REQUIRED ACTION -
From the first line to the last, reproduce the records exactly as they appear below.

Dataset entries:
------------------------------------------------------------------------
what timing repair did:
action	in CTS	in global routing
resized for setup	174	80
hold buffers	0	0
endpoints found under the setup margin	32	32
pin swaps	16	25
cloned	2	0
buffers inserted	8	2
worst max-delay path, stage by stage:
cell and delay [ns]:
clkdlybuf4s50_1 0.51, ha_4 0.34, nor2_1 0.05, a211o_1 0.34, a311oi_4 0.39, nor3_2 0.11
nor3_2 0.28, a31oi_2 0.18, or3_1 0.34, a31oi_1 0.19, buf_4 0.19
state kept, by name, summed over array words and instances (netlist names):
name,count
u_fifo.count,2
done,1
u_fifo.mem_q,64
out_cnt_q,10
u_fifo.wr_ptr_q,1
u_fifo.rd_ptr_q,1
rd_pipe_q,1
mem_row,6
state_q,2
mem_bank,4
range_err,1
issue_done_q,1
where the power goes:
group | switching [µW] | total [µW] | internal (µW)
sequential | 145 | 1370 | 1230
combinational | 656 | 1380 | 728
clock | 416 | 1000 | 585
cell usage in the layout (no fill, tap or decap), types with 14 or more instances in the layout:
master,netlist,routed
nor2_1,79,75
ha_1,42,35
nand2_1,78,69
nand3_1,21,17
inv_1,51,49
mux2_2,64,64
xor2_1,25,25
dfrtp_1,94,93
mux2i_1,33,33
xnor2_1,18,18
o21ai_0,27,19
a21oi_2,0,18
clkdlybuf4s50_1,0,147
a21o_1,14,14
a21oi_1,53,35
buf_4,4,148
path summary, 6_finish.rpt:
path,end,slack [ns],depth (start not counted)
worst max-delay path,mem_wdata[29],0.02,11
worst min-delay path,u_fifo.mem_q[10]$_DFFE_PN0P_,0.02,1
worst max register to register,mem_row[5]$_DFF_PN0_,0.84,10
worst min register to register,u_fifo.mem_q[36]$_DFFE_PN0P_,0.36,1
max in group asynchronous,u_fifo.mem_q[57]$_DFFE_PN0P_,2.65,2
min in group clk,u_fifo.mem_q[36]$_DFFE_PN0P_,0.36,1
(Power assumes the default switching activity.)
------------------------------------------------------------------------
SOLUTION FOR THIS PROBLEM -
what timing repair did:
action	in CTS	in global routing
resized for setup	174	80
hold buffers	0	0
endpoints found under the setup margin	32	32
pin swaps	16	25
cloned	2	0
buffers inserted	8	2
worst max-delay path, stage by stage:
cell and delay [ns]:
clkdlybuf4s50_1 0.51, ha_4 0.34, nor2_1 0.05, a211o_1 0.34, a311oi_4 0.39, nor3_2 0.11
nor3_2 0.28, a31oi_2 0.18, or3_1 0.34, a31oi_1 0.19, buf_4 0.19
state kept, by name, summed over array words and instances (netlist names):
name,count
u_fifo.count,2
done,1
u_fifo.mem_q,64
out_cnt_q,10
u_fifo.wr_ptr_q,1
u_fifo.rd_ptr_q,1
rd_pipe_q,1
mem_row,6
state_q,2
mem_bank,4
range_err,1
issue_done_q,1
where the power goes:
group | switching [µW] | total [µW] | internal (µW)
sequential | 145 | 1370 | 1230
combinational | 656 | 1380 | 728
clock | 416 | 1000 | 585
cell usage in the layout (no fill, tap or decap), types with 14 or more instances in the layout:
master,netlist,routed
nor2_1,79,75
ha_1,42,35
nand2_1,78,69
nand3_1,21,17
inv_1,51,49
mux2_2,64,64
xor2_1,25,25
dfrtp_1,94,93
mux2i_1,33,33
xnor2_1,18,18
o21ai_0,27,19
a21oi_2,0,18
clkdlybuf4s50_1,0,147
a21o_1,14,14
a21oi_1,53,35
buf_4,4,148
path summary, 6_finish.rpt:
path,end,slack [ns],depth (start not counted)
worst max-delay path,mem_wdata[29],0.02,11
worst min-delay path,u_fifo.mem_q[10]$_DFFE_PN0P_,0.02,1
worst max register to register,mem_row[5]$_DFF_PN0_,0.84,10
worst min register to register,u_fifo.mem_q[36]$_DFFE_PN0P_,0.36,1
max in group asynchronous,u_fifo.mem_q[57]$_DFFE_PN0P_,2.65,2
min in group clk,u_fifo.mem_q[36]$_DFFE_PN0P_,0.36,1
(Power assumes the default switching activity.)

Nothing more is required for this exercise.